Within each encoder block there is a multi-head attention module built from multiple self-attention heads. Decoder blocks contain two multi-head attention modules, one of which is masked. Above each multi-head attention module is an Add & Norm layer: Add refers to the residual connection and Norm refers to layer normalization.

Self-Attention Mechanics

Self-attention computes interactions among tokens using matrices Q (queries), K (keys), and V (values). The input to self-attention is the token representation matrix X or the output of a previous encoder block. Q, K, and V are obtained by applying learned linear projections to the input X.

Computing Q, K, V

Given input matrix X, compute Q = XWQ, K = XWK, V = XWV, where WQ, WK, WV are learned projection matrices. Each row of X, Q, K, V corresponds to one token.

Self-Attention Output

After obtaining Q, K, V, compute the attention scores as QK^T. To avoid large dot-product values, scale by dividing by sqrt(dk) where dk is the key dimension. The resulting n×n matrix represents attention strengths between tokens. Apply softmax row-wise to obtain attention weights, then multiply by V to obtain the final output Z.
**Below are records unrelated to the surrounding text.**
**config.mk**
```make
export PLATFORM = sky130hd
export DESIGN_NAME = ref_blk_addr_gen
export DESIGN_NICKNAME = d
export VERILOG_FILES = /design/src/rtl/ref_blk_addr_gen.sv
export SDC_FILE = /design/constraint.sdc
export NUM_CORES = 1
export LEC_CHECK = 0
export CORE_MARGIN = 10
export CORE_UTILIZATION = 40
export DETAILED_ROUTE_END_ITERATION = 10
export DONT_BUFFER_PORTS = 1
export PLACE_DENSITY = 0.58
export SLEW_MARGIN = 20
export SYNTH_ARGS = -nofsm -noshare
export SYNTH_HDL_FRONTEND = slang
export SYNTH_SLANG_ARGS = --single-unit
export TNS_END_PERCENT = 100
```
**constraint.sdc**
```tcl
create_clock -name clk -period 3.45 [get_ports clk]
set_input_delay 1.035 -clock clk [delete_from_list [all_inputs] [get_ports clk]]
set_output_delay 1.035 -clock clk [all_outputs]
set_load 0.01 [all_outputs]
```
**src/rtl/ref_blk_addr_gen.sv**
```systemverilog
// Reference-block address sequencer: walks a clamped search window issuing (x, y, poc) per block.
// First address one cycle after start; holds while ready_in is low. Define REF_ADDR_GEN_SNAKE_EN for serpentine order.
module ref_blk_addr_gen #(
  parameter int BLOCK_HORI_SIZE = 8,
  parameter int BLOCK_VERT_SIZE = 8,
  parameter int IMG_WIDTH       = 1920,
  parameter int IMG_HEIGHT      = 1080,
  parameter int SRCH_HORI       = 64,
  parameter int SRCH_VERT       = 64
) (
  input  logic        clk,
  input  logic        reset,
  input  logic        start_in,
  input  logic [31:0] ctr_x_in,
  input  logic [31:0] ctr_y_in,
  input  logic [31:0] pic_poc_in,
  input  logic        ready_in,
  output logic        valid_out,
  output logic [31:0] x_address_out,
  output logic [31:0] y_address_out,
  output logic [31:0] pic_poc_out,
  output logic        busy_out,
  output logic        done_out,
  output logic [15:0] blk_count_out
);

  typedef enum logic {IDLE, ISSUE} state_t;

  localparam logic [31:0] HALF_X   = 32'(SRCH_HORI / 2);
  localparam logic [31:0] HALF_Y   = 32'(SRCH_VERT / 2);
  localparam logic [31:0] MAX_X    = 32'(IMG_WIDTH - SRCH_HORI);
  localparam logic [31:0] MAX_Y    = 32'(IMG_HEIGHT - SRCH_VERT);
  localparam logic [31:0] MASK_X   = ~32'(BLOCK_HORI_SIZE - 1);
  localparam logic [31:0] MASK_Y   = ~32'(BLOCK_VERT_SIZE - 1);
  localparam logic [31:0] STEP_X   = 32'(BLOCK_HORI_SIZE);
  localparam logic [31:0] STEP_Y   = 32'(BLOCK_VERT_SIZE);
  localparam logic [15:0] LAST_COL = 16'(SRCH_HORI / BLOCK_HORI_SIZE - 1);
  localparam logic [15:0] LAST_BLK =
    16'((SRCH_HORI / BLOCK_HORI_SIZE) * (SRCH_VERT / BLOCK_VERT_SIZE) - 1);

  state_t      state_q, state_d;
  logic        valid_q, valid_d;
  logic        done_q, done_d;
  logic [31:0] x_q, x_d;
  logic [31:0] y_q, y_d;
  logic [31:0] poc_q, poc_d;
  logic [15:0] cnt_q, cnt_d;
  logic [15:0] col_q, col_d;
`ifdef REF_ADDR_GEN_SNAKE_EN
  logic        odd_q, odd_d;
`else
  logic [31:0] x0_q, x0_d;
`endif

  logic [31:0] x0_raw, y0_raw, x0_clamp, y0_clamp, x0_calc, y0_calc;

  // Compare before trusting the subtraction so an underflowed raw never escapes.
  always_comb begin
    x0_raw = ctr_x_in - HALF_X;
    y0_raw = ctr_y_in - HALF_Y;
    if (ctr_x_in < HALF_X)  x0_clamp = '0;
    else if (x0_raw > MAX_X) x0_clamp = MAX_X;
    else                     x0_clamp = x0_raw;
    if (ctr_y_in < HALF_Y)  y0_clamp = '0;
    else if (y0_raw > MAX_Y) y0_clamp = MAX_Y;
    else                     y0_clamp = y0_raw;
    x0_calc = x0_clamp & MASK_X;
    y0_calc = y0_clamp & MASK_Y;
  end

  always_comb begin
    state_d = state_q;
    valid_d = valid_q;
    done_d  = 1'b0;
    x_d     = x_q;
    y_d     = y_q;
    poc_d   = poc_q;
    cnt_d   = cnt_q;
    col_d   = col_q;
`ifdef REF_ADDR_GEN_SNAKE_EN
    odd_d   = odd_q;
`else
    x0_d    = x0_q;
`endif
    case (state_q)
      IDLE: begin
        if (start_in) begin
          state_d = ISSUE;
          valid_d = 1'b1;
          x_d     = x0_calc;
          y_d     = y0_calc;
          poc_d   = pic_poc_in;
          cnt_d   = '0;
          col_d   = '0;
`ifdef REF_ADDR_GEN_SNAKE_EN
          odd_d   = 1'b0;
`else
          x0_d    = x0_calc;
`endif
        end
      end
      ISSUE: begin
        // valid_q is always high in ISSUE, so ready_in alone marks a transfer.
        if (ready_in) begin
          cnt_d = cnt_q + 16'd1;
          if (cnt_q == LAST_BLK) begin
            state_d = IDLE;
            valid_d = 1'b0;
            done_d  = 1'b1;
          end else if (col_q == LAST_COL) begin
            col_d = '0;
            y_d   = y_q + STEP_Y;
`ifdef REF_ADDR_GEN_SNAKE_EN
            odd_d = ~odd_q;
`else
            x_d   = x0_q;
`endif
          end else begin
            col_d = col_q + 16'd1;
`ifdef REF_ADDR_GEN_SNAKE_EN
            x_d   = odd_q ? (x_q - STEP_X) : (x_q + STEP_X);
`else
            x_d   = x_q + STEP_X;
`endif
          end
        end
      end
    endcase
  end

  always_ff @(posedge clk) begin
    if (reset) begin
      state_q <= IDLE;
      valid_q <= 1'b0;
      done_q  <= 1'b0;
      x_q     <= '0;
      y_q     <= '0;
      poc_q   <= '0;
      cnt_q   <= '0;
      col_q   <= '0;
`ifdef REF_ADDR_GEN_SNAKE_EN
      odd_q   <= 1'b0;
`else
      x0_q    <= '0;
`endif
    end else begin
      state_q <= state_d;
      valid_q <= valid_d;
      done_q  <= done_d;
      x_q     <= x_d;
      y_q     <= y_d;
      poc_q   <= poc_d;
      cnt_q   <= cnt_d;
      col_q   <= col_d;
`ifdef REF_ADDR_GEN_SNAKE_EN
      odd_q   <= odd_d;
`else
      x0_q    <= x0_d;
`endif
    end
  end

  assign valid_out     = valid_q;
  assign x_address_out = x_q;
  assign y_address_out = y_q;
  assign pic_poc_out   = poc_q;
  assign busy_out      = (state_q == ISSUE);
  assign done_out      = done_q;
  assign blk_count_out = cnt_q;

endmodule

```
# After elaboration in Yosys (flattened, before gate mapping)
# Cells that the tools add are included.
# op_classes
add_sub_neg	6
n_lt_le_gt_ge	4
n_eq_ne	7
muxes	30
bitwise	2
reduce_logical	6
# ops
cell	n
32-bit 2-to-1 mux	12
32-bit case mux with 2 select lines	2
16-bit 2-to-1 mux	5
32-bit by 4-bit adder with 32-bit output (second input constant)	2
32-bit by 6-bit < comparator with 1-bit output (second input constant)	2
16-bit case mux with 2 select lines	2
32-bit by 6-bit subtractor with 32-bit output (second input constant)	2
16-bit by 1-bit adder with 16-bit output (second input constant)	2
32-bit by 10-bit > comparator with 1-bit output (second input constant)	1
32-bit by 11-bit > comparator with 1-bit output (second input constant)	1
16-bit by 3-bit == test with 1-bit output (second input constant)	1
16-bit by 6-bit == test with 1-bit output (second input constant)	1
1-bit 2-to-1 mux	7
2-bit inequality test (second input constant)	3
3-bit AND reduction	2
2-bit by 1-bit inequality test with 1-bit output (second input constant)	2
1-bit case mux with 2 select lines	2
2-bit AND reduction	2
4-bit AND reduction	1
3-bit OR reduction	1
1-bit inverter	2
# word_totals
ff_bits	160
in_bits	100
output_inout_bits	115
word_cells	64

# Longest topological paths before layout
# Gate-level depths: netlist of the first run.
# logic_depth
word_depth	6
depth_mapped	10
depth_no_buf	8

# Least setup slack after synthesis of the first run
# OpenSTA, ideal clock, no wires.
# synth_timing
path_kind	input to register
start	in ctr_y_in[5]
end	reg y_q[4], in the netlist y_address_out[4]
setup_time_ns	0.148
arrival_ns	2.905
t_required_ns	3.302
setup_slack_ns	0.397
cell_stages	9
n_path_buf	1
cell_sequence	inv_1 > ha_1 > nor4b_2 > nand4_1 > or4_1 > a2111oi_0 > and4bb_1 > buf_4 > a31oi_1
# synth_via
elab_chain_cells	6
elab_cells_between_ends	7
classes_between	1 x add/sub; 2 x order compare; 4 x mux
# synth_lines
item	line	source
start, declared	15	input logic [31:0] ctr_y_in,
32-bit by 6-bit subtractor with 32-bit output	60	y0_raw = ctr_y_in - HALF_Y;
32-bit by 10-bit > comparator with 1-bit output	65	else if (y0_raw > MAX_Y) y0_clamp = MAX_Y;
32-bit 2-to-1 mux	65	
32-bit 2-to-1 mux (*)	64	if (ctr_y_in < HALF_Y) y0_clamp = '0;
32-bit 2-to-1 mux (*)	87	if (start_in) begin
32-bit case mux with 2 select lines (*)	85	case (state_q)
end signal, assigned	151	y_q <= y_d;
end, declared	45	logic [31:0] y_q, y_d;
# Every way passes the cells marked *; elsewhere a longest branch is shown, timed or not. The select of a mux whose other input is x is not followed.
# A chain may end at the register's enable or synchronous reset.

# Worst setup path in the final report of the first run
# layout_timing
start	in ctr_y_in[5]
end	reg y_q[8], in the netlist y_address_out[8]
# The elaborated chain is that of the path after synthesis.

==> reports/results.ini, run 1 <==
[final_layout]
area_growth_pct=10.8
fin_cells=1297
fin_area_mm2=0.00896
multi_input_area_mm2=0.00470
nNetsFinal=1125
final_core_util=0.456
seq_area_mm2=0.00308
fillers=2054
drive_gt1_frac=0.0833
antenna-diode-count=0

[clock_network]
numCtsBuffers=17
clk_pin_slew_ps=70
post_cts_resized=0
clockBufferDepth=2
cts_tree=yes
root_buffer=clkbuf_16
cts_sinks=154
cts-htree-levels=4
post_cts_buffers=0
clock_latency_ps=430
cts_hold_buf=0

[global_route]
grt_pass1_vias=7234
globalRouteOverflowTotal=0
grt_max_degree=81
busiest_layer=met2
grt_pass1_wl_mm=39.5
track_usage=0.183
grt_use_met3=0.0705
met1_usage=0.220
antenna_found_initial=1
grtUsageMet2=0.300

[yosys]
synthArstFlopShare=0
netlist_area_mm2=0.00809
syn-mean-instance-area_um2=7.81
synth.yosys.seq_area_share=0.381
ys_ff_latch=154
synthFlopType=dfxtp_1
syn_inst=1035
synth_edf_count=0
yosys_warnings=0
synth.distinct_cells=76

[detailed_routing]
post_drt_wl_per_cell_um=19.1
drc=0
wirelength_mm=24.7
dr.pass1.iters=5
drt-initial-drc-count=499
via_per_inst=5.74
vias=7443
ant_nets=0

[power_and_ir_drop]
vdd_ir_drop_max_v=0.000310
pwr_density_cell_mw_per_mm2=462
p_total_uw=4140
p_leak_uw=0.00305

[floorplan]
design.core.area_mm2=0.0197
die-height_um=162
die_w_um=162
start_util=0.411
pin_count=215
dieArea_mm2=0.0263
rows=51

[critical_path]
rr_startpoint=col_q[0]
rr_worst_depth=6
r2r-end=y_address_out[6]
worstSetupPathType=in -> reg
cp-endpoint=y_address_out[8]
cp-end-kind=register
rrSetupSlack_ps=830
cp_data_required_time_ps=3710
start_kind=primary input
cp.arrival_ps=3090
worst-path-max-fanout=7
worstSetupStartpoint=ctr_y_in[5]

[sta]
slew_viol_final=0
rsz0062_at_grt=false
final_hold_viol_count=0
finalSetupViolations=0
min_period_ps=2830
relSlewSlack=0.360
max_freq_ghz=0.354
fin_tns_setup_ps=0
period_share=0.819
finalClockSkew_ps=15.4
tightest_slew_ps=960

[hold_path]
hp-start=x0_q[4]
whs_path_depth=2
hold_class=reg -> reg

[place]
gp_routability_congestion=0.832
place_area_mm2=0.00836
dpl.cell_count=1265
io_buffers=0
hpwl_mm=17.6

[run_status]
status=complete, no violations

[flow_run]
drv_cap=0

-- per-stage QoR --
step	hold WS (ps)	setup slack (ps)
2_1_floorplan	426	397
3_3_place_gp	438	187
3_5_place_dp	441	199
4_1_cts	451	639
5_1_grt	471	383
6_report	448	623
-- where the power goes --
group	switching [uW]	internal [uW]
Clock	810	1100
Sequential	64.0	1820
Combinational	215	125
Total	1090	3050
-- metal layers --
layer  routed length, um  vias up
li1                    -     3742
met1               10500     3466
met2               11800      220
met3                2150       15
met4                 218        0
met5                   0        -
-- cells in the mapped netlist, types with 4 or more instances --
cell,n,share of area
nor4_2,4,0.0062
o211ai_1,9,0.0084
nor4bb_1,4,0.0050
buf_4,8,0.0074
a31oi_1,15,0.012
a22o_1,11,0.012
xnor2_1,31,0.034
nand3_1,27,0.017
nor4_1,21,0.016
clkbuf_1,48,0.022
a21o_1,16,0.015
or2_2,4,0.0031
and4_1,5,0.0054
nor4b_1,4,0.0043
nand2_1,154,0.071
dfxtp_1,154,0.38
o21a_1,8,0.0074
nor2_1,95,0.044
o31ai_1,7,0.0065
or4_1,9,0.0084
o21ai_0,40,0.025
nand4_1,32,0.025
and3_1,34,0.026
and2_1,9,0.0070
or3_1,17,0.013
nor3_1,42,0.026
o221ai_1,7,0.0076
buf_2,7,0.0043
xor2_1,10,0.011
o21bai_1,4,0.0037
a41oi_1,6,0.0065
nor2b_1,6,0.0046
a21oi_1,91,0.056
a211oi_1,7,0.0065
inv_1,12,0.0056
o41ai_1,5,0.0054
nand2b_1,5,0.0039
ha_1,6,0.0093
-- worst min-delay path by stage --
stage	end	slack, ps
after floorplan	x0_q[10]	430
after global placement	x0_q[4]	440
after detailed placement	x0_q[4]	440
after CTS	x0_q[4]	450
after global routing	x0_q[4]	470
final	x0_q[4]	450
-- area by class of cell --
class	count	area share
clock buffers	18	0.0490
clock inverters	14	0.0182
inverters	12	0.00503
multi-input cells	808	0.525
flip-flops and latches	154	0.344
well taps	265	0.0370
repair buffers	26	0.0218
-- state kept, by name (all words and copies together), names as in the netlist --
name,flops
done_out,1
x0_q,29
valid_out,1
y_address_out,29
blk_count_out,16
pic_poc_out,32
busy_out,1
col_q,16
x_address_out,29
-- critical path, stage by stage --
cell       delay, ps
inv_1             40
ha_1             150
nor4b_2          300
nand4_1          160
or4_1            490
a2111oi_0        380
and4bb_1         420
a31oi_1          120
-- logic make-up after synthesis --
group / synth area share
multiplexers: 0.00124
other: 0.000464
flip-flops: 0.381
XOR/XNOR: 0.0444
AND/OR/NAND/NOR: 0.315
buffers and inverters: 0.0410
AO/OA/AOI/OAI: 0.208
adder cells (fa/ha/maj): 0.00928
-- layout by cell type (no fill, tap or decap), drive strengths merged, types with 15 or more instances in the layout --
master  instances
and3           36
a21o           16
nand3          27
a31oi          15
dfxtp         154
nor4           27
nor3           43
nand4          33
xnor2          31
nor2           95
clkbuf         18
o21ai          41
buf            26
or3            17
a21oi          91
inv            17
nand2         154
(Power assumes the default switching activity.)
==> inputs of run 2 (changes only) <==
Settings changed: PLACE_DENSITY 0.58 to 0.6.
Clock period 3.45 ns to 2.3 ns, I/O delays scaled along.
==> reports/results.ini, run 2 (synthesized netlist as in run 1, its figures left out) <==
[critical_path]
cp.arrival_ps=2480
rr_startpoint=col_q[0]
worst-path-max-fanout=7
cp-endpoint=y_address_out[5]
cp-end-kind=register
worstSetupPathType=in -> reg
rr_worst_depth=8
worstSetupStartpoint=ctr_y_in[5]
cp_data_required_time_ps=2590
rrSetupSlack_ps=120
start_kind=primary input
r2r-end=y_address_out[14]

[final_layout]
area_growth_pct=23.1
final_core_util=0.506
largest_reg_flops=32
mostFrequentLayoutCells=154 x nand2_1, 151 x dfxtp_1, 128 x buf_4
fin_cells=1404
drive_gt1_frac=0.186
mostFrequentLayoutCell=nand2_1
antenna-diode-count=0
nNetsFinal=1233
fin_area_mm2=0.00995

[floorplan]
dieArea_mm2=0.0263
die_w_um=162
pin_count=215
rows=51
design.core.area_mm2=0.0197
start_util=0.411
die-height_um=162

[clock_network]
cts_hold_buf=0
clock_latency_ps=420
clk_pin_slew_ps=60
cts-htree-levels=4
cts_sinks=154
root_buffer=clkbuf_16
numCtsBuffers=17
clockBufferDepth=2
cts_tree=yes

[sta]
tightest_slew_ps=914
rsz0062_at_grt=false
finalClockSkew_ps=9.71
slew_viol_final=0
fin_tns_setup_ps=0
period_share=0.950
min_period_ps=2190
whs_ps=340
final_hold_viol_count=0
max_freq_ghz=0.458
relSlewSlack=0.389
finalSetupViolations=0

[place]
io_buffers=0
hpwl_mm=18.8
place_area_mm2=0.00927
gp_routability_congestion=0.838
dpl.cell_count=1370

[detailed_routing]
vias=7987
dr.pass1.iters=5
drc=0
wirelength_mm=25.5
drt-initial-drc-count=507
ant_nets=0
via_per_inst=5.69
post_drt_wl_per_cell_um=18.2

[power_and_ir_drop]
vdd_ir_drop_max_v=0.000451
pwr_density_cell_mw_per_mm2=626
p_leak_uw=0.00362

[global_route]
globalRouteOverflowTotal=0
grt_pass1_vias=7726
grt_max_degree=81
track_usage=0.184
antenna_found_initial=0
grt_pass1_wl_mm=40.3

[hold_path]
hold_class=in -> reg

[run_status]
status=complete, no violations

[flow_run]
drv_cap=0

==> run 2: timing repair <==
item                                    in CTS  in global routing
resized for setup                            5                 13
endpoints found under the setup margin      17                 25
buffers inserted                             0                  2
pin swaps                                    0                  2
cloned                                       0                  1
==> run 2: worst min-delay path by stage <==
stage               startpoint  cells after the start  slack [ps]           endpoint
global route             reset                      1         310  x_address_out[11]
CTS                      reset                      1         330  x_address_out[14]
detailed placement     x0_q[7]                      2         450            x0_q[7]
floorplan             x0_q[10]                      2         430           x0_q[10]
global placement       x0_q[6]                      2         440            x0_q[6]
finish                   reset                      1         340  x_address_out[12]
==> run 2: per-layer routing <==
metal	wire length (um)	part of all wire	track usage	vias up
met5	0	0	0	-
met3	2080	0.082	0.0695	15
met1	10600	0.42	0.216	3802
met2	12600	0.49	0.309	201
met4	201	0.0079	0.0418	0
li1	-	-	-	3969
==> run 2: critical path, cell delays in order <==
cell and delay (ps):
inv_1 60, ha_4 130, nor4b_4 220, nand4_1 170
or4_1 460, a2111oi_2 300, and4bb_1 220, buf_4 150
a311oi_1 90
==> run 2: through the flow <==
step | setup WS, ps | total power, uW
2_1_floorplan | -231 | 3280
3_3_place_gp | -332 | 3500
3_5_place_dp | -398 | 3510
4_1_cts | 13.0 | 6300
5_1_grt | 8.62 | 6490
6_report | 115 | 6230
==> run 2: layout make-up <==
class / instances / area, um^2
clock inverters: 10 / 119
fillers: 1985 / 9700
repair buffers: 134 / 1060
inverters: 12 / 45.0
multi-input cells: 808 / 4850
clock buffers: 21 / 460
flip-flops and latches: 154 / 3090
well taps: 265 / 332
==> run 2: report_power, final <==
part           switching (uW)  leakage (uW)  internal [uW]
clock network            1110      0.000276           1650
logic                     372       0.00210            280
registers                74.1       0.00125           2740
Specifically, the output for token 1 is a weighted sum of all token value vectors Vi weighted by the attention coefficients from the first row of the softmax matrix.

Multi-Head Attention

Multi-head attention runs h parallel self-attention layers (heads). Each head receives the same input X but uses different projection matrices, producing outputs Z1...Zh. These outputs are concatenated and passed through a final linear layer to produce the multi-head attention output Z. The output dimension matches the input dimension.

Encoder Block Details

An encoder block consists of: multi-head attention, Add & Norm, position-wise feed-forward network, and another Add & Norm.

Add & Norm

The Add & Norm layer performs a residual connection followed by layer normalization. Given input X, and a sublayer function Sublayer(X) (which can be multi-head attention or feed-forward), the output is LayerNorm(X + Sublayer(X)). Residual connections help with optimization in deep networks by allowing layers to focus on residual changes. Layer normalization standardizes activations within each layer to speed convergence.

Feed-Forward Network

The position-wise feed-forward network consists of two linear layers with a ReLU activation in between. It is applied independently to each position and preserves the input dimension. Formally: FFN(X) = max(0, XW1 + b1)W2 + b2.

Stacking Encoder Blocks

An encoder is formed by stacking multiple encoder blocks. The first encoder block receives the token representation matrix X, each subsequent block receives the previous block's output, and the final encoder output is the encoded representation matrix C used by the decoder.

Decoder

The decoder block resembles the encoder block but includes two multi-head attention modules and a final linear + softmax layer to compute the probability distribution over output tokens. The first multi-head attention in the decoder is masked to prevent positions from attending to subsequent positions during training or autoregressive generation. The second multi-head attention uses the encoder output as K and V, while Q is derived from the previous decoder block output. The final softmax layer computes the probability of the next token.

Masked Multi-Head Attention

Masking ensures that when predicting token i, the model does not have access to tokens i+1 and beyond. For example, when translating "我有一只猫" into "I have a cat", the decoder first inputs a start token and predicts "I", then inputs the start token plus "I" and predicts "have", and so on. Masking enforces the autoregressive property during training.

Summary

Transformer enables parallelized training compared with RNNs.
Because Transformer does not inherently encode token order, positional embeddings must be added to the input representations.
The core of Transformer is the self-attention mechanism; Q, K, V matrices are linear projections of the input.
Multi-head attention contains multiple self-attention heads, each capturing attention patterns across different subspaces.